_WHAT TO PRODUCE_
The answer must consist of every line in the data below that holds the word "aresetn".

_TASK INPUTS_
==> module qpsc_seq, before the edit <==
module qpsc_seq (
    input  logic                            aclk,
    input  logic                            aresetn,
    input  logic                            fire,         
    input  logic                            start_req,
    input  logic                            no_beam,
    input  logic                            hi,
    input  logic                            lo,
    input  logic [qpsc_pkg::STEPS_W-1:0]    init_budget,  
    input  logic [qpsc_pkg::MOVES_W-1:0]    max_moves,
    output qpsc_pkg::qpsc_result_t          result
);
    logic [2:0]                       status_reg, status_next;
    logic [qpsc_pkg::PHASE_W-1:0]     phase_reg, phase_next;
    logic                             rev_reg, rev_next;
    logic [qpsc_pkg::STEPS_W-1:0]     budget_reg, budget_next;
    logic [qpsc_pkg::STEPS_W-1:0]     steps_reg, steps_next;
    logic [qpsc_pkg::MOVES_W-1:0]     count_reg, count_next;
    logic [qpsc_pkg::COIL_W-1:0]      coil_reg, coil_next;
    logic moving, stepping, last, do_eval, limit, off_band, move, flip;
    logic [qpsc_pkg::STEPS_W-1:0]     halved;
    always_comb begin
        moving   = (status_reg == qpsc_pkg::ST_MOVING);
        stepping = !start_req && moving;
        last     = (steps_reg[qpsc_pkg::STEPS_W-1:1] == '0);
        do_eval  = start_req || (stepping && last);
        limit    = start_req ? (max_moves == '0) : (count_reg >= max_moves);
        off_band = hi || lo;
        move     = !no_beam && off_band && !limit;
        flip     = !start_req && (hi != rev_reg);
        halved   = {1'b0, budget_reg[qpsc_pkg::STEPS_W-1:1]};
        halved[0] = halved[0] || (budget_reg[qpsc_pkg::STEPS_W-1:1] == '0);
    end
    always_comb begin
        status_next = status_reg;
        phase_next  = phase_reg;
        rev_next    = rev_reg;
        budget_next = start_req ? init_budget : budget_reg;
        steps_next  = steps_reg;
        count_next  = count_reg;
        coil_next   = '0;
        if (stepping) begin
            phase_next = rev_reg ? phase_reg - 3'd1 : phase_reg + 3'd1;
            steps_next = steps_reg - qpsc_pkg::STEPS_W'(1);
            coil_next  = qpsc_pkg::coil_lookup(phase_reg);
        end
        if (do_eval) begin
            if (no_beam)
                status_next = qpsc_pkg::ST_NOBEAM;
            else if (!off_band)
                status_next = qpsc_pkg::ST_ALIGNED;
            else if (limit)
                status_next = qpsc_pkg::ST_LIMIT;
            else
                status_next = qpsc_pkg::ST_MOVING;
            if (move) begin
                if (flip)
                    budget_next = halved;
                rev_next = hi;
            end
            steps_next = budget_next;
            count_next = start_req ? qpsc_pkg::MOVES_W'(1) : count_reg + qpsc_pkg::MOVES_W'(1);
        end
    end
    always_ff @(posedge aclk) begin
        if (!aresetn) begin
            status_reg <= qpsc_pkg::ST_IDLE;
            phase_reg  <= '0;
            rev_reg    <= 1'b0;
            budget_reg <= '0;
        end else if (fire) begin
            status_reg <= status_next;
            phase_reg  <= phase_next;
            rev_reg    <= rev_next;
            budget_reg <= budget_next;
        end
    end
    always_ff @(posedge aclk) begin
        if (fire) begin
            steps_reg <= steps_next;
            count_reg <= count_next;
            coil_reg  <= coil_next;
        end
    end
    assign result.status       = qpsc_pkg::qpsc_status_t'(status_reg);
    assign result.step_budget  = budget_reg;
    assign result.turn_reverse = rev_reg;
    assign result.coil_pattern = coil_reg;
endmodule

==

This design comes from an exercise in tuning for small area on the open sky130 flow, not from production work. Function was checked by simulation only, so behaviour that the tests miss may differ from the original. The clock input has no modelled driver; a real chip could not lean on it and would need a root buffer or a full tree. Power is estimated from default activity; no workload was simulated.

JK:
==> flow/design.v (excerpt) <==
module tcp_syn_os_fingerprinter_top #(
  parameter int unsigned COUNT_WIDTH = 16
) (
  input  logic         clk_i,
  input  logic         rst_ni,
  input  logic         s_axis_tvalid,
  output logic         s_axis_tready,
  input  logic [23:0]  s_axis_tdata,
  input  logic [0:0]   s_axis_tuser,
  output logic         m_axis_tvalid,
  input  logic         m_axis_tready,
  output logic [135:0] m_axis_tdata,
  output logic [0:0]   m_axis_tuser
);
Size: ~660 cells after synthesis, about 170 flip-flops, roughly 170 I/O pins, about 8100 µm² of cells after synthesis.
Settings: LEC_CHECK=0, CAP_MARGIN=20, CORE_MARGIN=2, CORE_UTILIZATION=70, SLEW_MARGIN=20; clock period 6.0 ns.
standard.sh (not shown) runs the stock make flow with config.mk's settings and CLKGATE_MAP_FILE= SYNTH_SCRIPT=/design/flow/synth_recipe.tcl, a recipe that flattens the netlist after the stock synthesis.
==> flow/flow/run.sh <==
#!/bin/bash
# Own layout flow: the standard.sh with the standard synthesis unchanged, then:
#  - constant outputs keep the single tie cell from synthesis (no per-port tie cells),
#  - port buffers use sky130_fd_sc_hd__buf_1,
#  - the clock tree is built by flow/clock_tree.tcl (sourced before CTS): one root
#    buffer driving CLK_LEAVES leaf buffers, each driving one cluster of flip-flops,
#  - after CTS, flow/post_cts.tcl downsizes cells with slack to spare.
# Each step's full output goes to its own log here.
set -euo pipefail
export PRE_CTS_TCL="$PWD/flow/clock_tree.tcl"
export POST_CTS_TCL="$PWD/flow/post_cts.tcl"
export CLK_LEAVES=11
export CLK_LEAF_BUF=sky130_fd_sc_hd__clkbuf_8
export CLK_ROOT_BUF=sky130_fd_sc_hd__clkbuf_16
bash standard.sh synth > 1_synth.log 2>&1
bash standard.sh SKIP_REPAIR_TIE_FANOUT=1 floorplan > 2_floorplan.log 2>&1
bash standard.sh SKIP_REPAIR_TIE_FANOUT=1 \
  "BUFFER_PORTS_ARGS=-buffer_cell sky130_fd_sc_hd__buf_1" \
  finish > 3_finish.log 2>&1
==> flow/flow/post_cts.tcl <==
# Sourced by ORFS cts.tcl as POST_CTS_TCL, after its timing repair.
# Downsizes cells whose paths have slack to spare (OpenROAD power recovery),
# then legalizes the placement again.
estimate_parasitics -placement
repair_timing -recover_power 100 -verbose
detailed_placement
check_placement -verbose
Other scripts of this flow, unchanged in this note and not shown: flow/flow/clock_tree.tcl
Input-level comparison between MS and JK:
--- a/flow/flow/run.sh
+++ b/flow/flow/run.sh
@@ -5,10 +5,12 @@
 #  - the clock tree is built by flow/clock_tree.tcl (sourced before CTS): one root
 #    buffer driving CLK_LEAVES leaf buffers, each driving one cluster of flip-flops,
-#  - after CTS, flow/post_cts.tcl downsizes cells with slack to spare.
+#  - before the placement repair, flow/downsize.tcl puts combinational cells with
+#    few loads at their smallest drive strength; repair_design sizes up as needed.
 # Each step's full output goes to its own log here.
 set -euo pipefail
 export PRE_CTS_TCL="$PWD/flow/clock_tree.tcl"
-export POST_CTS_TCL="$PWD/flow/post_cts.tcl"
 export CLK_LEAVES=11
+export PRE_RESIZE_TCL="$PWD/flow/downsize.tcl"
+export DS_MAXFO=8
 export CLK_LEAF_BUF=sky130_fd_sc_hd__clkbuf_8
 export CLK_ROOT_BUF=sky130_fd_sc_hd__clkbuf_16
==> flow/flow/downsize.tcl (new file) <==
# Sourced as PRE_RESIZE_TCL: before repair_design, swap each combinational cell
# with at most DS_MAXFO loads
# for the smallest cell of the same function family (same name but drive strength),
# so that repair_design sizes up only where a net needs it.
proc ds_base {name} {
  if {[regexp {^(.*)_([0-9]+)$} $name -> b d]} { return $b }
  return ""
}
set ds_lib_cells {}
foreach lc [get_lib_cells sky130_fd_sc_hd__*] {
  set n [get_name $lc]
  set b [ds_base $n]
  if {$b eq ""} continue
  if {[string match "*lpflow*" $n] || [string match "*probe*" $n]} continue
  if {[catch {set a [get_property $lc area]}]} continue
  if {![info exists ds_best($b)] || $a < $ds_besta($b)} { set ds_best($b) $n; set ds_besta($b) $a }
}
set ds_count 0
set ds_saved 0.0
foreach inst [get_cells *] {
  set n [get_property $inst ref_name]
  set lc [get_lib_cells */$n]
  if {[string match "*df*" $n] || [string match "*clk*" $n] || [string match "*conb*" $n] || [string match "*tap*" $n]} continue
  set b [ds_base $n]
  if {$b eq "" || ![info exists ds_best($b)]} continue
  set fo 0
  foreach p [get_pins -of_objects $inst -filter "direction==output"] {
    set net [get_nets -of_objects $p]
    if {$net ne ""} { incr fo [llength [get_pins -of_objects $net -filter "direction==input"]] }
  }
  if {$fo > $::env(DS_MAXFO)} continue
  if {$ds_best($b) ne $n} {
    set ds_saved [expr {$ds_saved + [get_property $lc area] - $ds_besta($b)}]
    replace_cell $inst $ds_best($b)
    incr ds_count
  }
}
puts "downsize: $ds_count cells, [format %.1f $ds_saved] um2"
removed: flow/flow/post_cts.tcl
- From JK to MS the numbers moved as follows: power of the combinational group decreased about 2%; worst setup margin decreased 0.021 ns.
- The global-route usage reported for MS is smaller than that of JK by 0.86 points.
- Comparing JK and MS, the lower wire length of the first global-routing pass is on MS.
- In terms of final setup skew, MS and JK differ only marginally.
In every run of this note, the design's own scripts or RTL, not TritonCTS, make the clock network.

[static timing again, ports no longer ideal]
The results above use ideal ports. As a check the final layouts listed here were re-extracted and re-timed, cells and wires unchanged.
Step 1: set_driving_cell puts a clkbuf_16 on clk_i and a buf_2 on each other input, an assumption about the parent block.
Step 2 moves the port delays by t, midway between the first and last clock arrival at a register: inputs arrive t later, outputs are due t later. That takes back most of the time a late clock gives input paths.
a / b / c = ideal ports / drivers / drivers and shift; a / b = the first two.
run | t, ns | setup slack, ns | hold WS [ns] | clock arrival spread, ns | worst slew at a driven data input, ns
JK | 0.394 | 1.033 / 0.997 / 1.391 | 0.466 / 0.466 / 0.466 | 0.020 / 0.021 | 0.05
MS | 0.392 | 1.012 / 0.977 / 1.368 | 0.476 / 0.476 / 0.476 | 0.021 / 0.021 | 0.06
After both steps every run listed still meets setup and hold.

--

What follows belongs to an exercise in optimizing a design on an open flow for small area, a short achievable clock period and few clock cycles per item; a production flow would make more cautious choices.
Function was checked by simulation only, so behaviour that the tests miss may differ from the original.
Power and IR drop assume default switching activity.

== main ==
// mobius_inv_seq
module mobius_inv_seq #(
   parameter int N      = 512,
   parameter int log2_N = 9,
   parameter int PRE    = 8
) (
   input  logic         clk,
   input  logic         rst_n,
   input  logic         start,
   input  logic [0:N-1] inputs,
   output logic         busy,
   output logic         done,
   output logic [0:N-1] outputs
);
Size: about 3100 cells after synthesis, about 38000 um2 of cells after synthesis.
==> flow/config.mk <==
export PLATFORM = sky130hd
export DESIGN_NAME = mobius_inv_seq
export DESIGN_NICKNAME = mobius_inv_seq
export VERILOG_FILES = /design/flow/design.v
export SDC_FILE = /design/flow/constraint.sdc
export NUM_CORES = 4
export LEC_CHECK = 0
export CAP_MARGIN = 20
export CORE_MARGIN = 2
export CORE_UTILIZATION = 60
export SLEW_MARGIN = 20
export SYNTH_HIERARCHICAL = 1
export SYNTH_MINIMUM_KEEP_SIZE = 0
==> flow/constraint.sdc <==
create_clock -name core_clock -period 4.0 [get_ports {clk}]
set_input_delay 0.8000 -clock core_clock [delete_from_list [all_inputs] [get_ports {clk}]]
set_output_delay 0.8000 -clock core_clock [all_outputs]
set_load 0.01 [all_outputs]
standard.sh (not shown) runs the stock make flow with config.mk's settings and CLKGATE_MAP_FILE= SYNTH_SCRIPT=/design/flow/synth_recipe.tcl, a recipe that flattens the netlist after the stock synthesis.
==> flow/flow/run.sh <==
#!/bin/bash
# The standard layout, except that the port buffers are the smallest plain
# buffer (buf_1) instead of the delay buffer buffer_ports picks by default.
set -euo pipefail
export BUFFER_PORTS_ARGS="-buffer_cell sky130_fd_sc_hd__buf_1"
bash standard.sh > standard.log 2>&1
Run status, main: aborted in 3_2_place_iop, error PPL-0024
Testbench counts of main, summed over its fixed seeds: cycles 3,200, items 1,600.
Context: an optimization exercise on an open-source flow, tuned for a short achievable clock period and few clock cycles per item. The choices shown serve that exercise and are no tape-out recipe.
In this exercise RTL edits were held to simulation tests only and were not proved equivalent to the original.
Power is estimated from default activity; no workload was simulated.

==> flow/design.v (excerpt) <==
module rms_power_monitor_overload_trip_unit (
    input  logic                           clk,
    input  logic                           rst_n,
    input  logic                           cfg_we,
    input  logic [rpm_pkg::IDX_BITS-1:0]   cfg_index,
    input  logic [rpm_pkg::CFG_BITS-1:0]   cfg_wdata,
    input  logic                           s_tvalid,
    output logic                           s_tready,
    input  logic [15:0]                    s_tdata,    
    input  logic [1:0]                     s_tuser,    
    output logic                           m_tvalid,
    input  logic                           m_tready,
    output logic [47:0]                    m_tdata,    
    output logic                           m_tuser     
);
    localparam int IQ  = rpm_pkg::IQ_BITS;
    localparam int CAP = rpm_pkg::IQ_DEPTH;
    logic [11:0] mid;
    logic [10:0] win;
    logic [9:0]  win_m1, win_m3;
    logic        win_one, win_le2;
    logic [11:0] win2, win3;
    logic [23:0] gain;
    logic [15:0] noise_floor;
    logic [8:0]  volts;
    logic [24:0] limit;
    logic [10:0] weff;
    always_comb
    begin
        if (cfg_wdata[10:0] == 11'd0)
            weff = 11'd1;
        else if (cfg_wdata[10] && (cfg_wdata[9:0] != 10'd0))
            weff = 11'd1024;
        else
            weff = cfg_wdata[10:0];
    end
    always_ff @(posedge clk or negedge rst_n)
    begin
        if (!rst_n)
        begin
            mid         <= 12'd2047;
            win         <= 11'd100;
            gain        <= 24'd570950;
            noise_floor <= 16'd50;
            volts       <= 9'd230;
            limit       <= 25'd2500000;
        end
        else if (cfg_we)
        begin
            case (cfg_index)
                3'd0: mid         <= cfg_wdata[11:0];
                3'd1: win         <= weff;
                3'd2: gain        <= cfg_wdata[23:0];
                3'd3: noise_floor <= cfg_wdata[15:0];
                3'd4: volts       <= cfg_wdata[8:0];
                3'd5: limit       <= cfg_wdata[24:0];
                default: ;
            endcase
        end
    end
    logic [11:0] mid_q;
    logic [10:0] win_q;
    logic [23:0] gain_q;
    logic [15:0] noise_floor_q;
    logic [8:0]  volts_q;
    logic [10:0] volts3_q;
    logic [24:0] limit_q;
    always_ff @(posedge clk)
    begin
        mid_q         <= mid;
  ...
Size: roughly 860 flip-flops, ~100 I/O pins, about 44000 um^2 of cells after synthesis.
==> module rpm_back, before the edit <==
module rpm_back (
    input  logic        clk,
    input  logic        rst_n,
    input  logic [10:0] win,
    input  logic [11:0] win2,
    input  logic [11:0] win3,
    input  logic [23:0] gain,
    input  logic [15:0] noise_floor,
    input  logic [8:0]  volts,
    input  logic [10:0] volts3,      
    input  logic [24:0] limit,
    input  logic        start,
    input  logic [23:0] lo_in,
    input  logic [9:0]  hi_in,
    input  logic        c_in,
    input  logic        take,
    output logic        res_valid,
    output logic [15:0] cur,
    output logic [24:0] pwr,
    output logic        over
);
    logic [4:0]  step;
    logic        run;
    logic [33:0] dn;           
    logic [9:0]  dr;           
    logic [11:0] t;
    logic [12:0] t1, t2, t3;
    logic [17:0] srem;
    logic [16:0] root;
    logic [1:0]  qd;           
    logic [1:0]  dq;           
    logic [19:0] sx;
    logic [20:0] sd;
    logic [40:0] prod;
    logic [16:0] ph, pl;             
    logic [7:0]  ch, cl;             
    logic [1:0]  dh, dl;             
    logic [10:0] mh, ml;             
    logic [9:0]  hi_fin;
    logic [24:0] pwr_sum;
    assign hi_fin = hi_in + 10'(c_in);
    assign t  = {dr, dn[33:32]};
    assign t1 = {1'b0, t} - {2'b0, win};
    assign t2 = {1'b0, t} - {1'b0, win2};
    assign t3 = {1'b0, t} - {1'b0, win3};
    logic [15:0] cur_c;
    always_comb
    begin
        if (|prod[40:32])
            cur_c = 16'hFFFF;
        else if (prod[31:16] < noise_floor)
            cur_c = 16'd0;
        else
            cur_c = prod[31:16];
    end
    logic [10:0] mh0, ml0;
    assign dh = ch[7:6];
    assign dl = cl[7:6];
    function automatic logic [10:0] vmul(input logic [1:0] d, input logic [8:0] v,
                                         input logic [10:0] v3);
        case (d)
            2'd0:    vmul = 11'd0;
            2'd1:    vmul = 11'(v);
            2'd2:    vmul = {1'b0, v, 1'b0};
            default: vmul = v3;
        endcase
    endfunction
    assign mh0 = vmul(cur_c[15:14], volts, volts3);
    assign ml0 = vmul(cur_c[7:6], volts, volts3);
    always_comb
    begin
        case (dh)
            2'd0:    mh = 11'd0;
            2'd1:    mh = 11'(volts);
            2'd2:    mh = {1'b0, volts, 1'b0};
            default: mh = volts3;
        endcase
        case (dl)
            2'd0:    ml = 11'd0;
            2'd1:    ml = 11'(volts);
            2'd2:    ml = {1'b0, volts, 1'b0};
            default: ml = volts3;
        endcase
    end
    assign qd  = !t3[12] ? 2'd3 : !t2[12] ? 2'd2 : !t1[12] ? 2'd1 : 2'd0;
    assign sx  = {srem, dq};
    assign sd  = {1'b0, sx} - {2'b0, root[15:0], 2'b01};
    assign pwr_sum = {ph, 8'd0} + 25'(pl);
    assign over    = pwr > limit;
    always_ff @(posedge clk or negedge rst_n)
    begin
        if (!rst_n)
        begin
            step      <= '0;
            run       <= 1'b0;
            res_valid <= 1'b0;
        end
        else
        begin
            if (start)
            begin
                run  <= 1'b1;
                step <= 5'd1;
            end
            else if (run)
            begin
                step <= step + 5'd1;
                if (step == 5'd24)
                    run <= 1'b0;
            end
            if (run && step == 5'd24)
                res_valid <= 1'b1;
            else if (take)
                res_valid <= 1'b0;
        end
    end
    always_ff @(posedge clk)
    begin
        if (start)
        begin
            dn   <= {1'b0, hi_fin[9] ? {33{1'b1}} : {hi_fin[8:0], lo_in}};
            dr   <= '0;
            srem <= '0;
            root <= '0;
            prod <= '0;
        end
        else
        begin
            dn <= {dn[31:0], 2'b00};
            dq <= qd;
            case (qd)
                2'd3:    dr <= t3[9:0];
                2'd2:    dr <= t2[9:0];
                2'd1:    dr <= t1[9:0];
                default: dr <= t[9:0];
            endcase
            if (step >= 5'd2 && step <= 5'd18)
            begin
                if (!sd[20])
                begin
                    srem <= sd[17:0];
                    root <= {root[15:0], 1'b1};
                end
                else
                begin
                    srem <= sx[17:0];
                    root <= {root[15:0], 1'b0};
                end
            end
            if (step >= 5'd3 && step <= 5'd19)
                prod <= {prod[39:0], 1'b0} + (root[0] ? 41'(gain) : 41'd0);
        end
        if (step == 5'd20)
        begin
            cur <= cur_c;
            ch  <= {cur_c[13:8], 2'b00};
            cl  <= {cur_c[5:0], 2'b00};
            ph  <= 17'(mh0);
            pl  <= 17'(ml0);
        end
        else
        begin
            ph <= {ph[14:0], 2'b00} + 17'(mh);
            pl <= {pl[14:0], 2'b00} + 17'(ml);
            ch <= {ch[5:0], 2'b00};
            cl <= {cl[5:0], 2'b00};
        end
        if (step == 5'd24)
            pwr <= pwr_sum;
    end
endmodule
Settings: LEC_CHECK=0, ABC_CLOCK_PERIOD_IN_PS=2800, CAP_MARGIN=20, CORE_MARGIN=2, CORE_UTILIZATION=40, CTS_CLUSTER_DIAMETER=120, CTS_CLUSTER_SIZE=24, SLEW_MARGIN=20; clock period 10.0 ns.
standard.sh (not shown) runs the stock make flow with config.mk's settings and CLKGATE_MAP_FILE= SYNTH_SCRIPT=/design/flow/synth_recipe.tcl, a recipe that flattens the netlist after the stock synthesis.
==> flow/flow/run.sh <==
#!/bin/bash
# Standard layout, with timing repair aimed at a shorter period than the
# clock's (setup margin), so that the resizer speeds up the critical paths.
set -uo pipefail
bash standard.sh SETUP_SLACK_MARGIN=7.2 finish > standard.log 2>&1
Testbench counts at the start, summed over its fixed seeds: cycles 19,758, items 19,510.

_SOLUTION BELOW_
    input  logic                            aresetn,
        if (!aresetn) begin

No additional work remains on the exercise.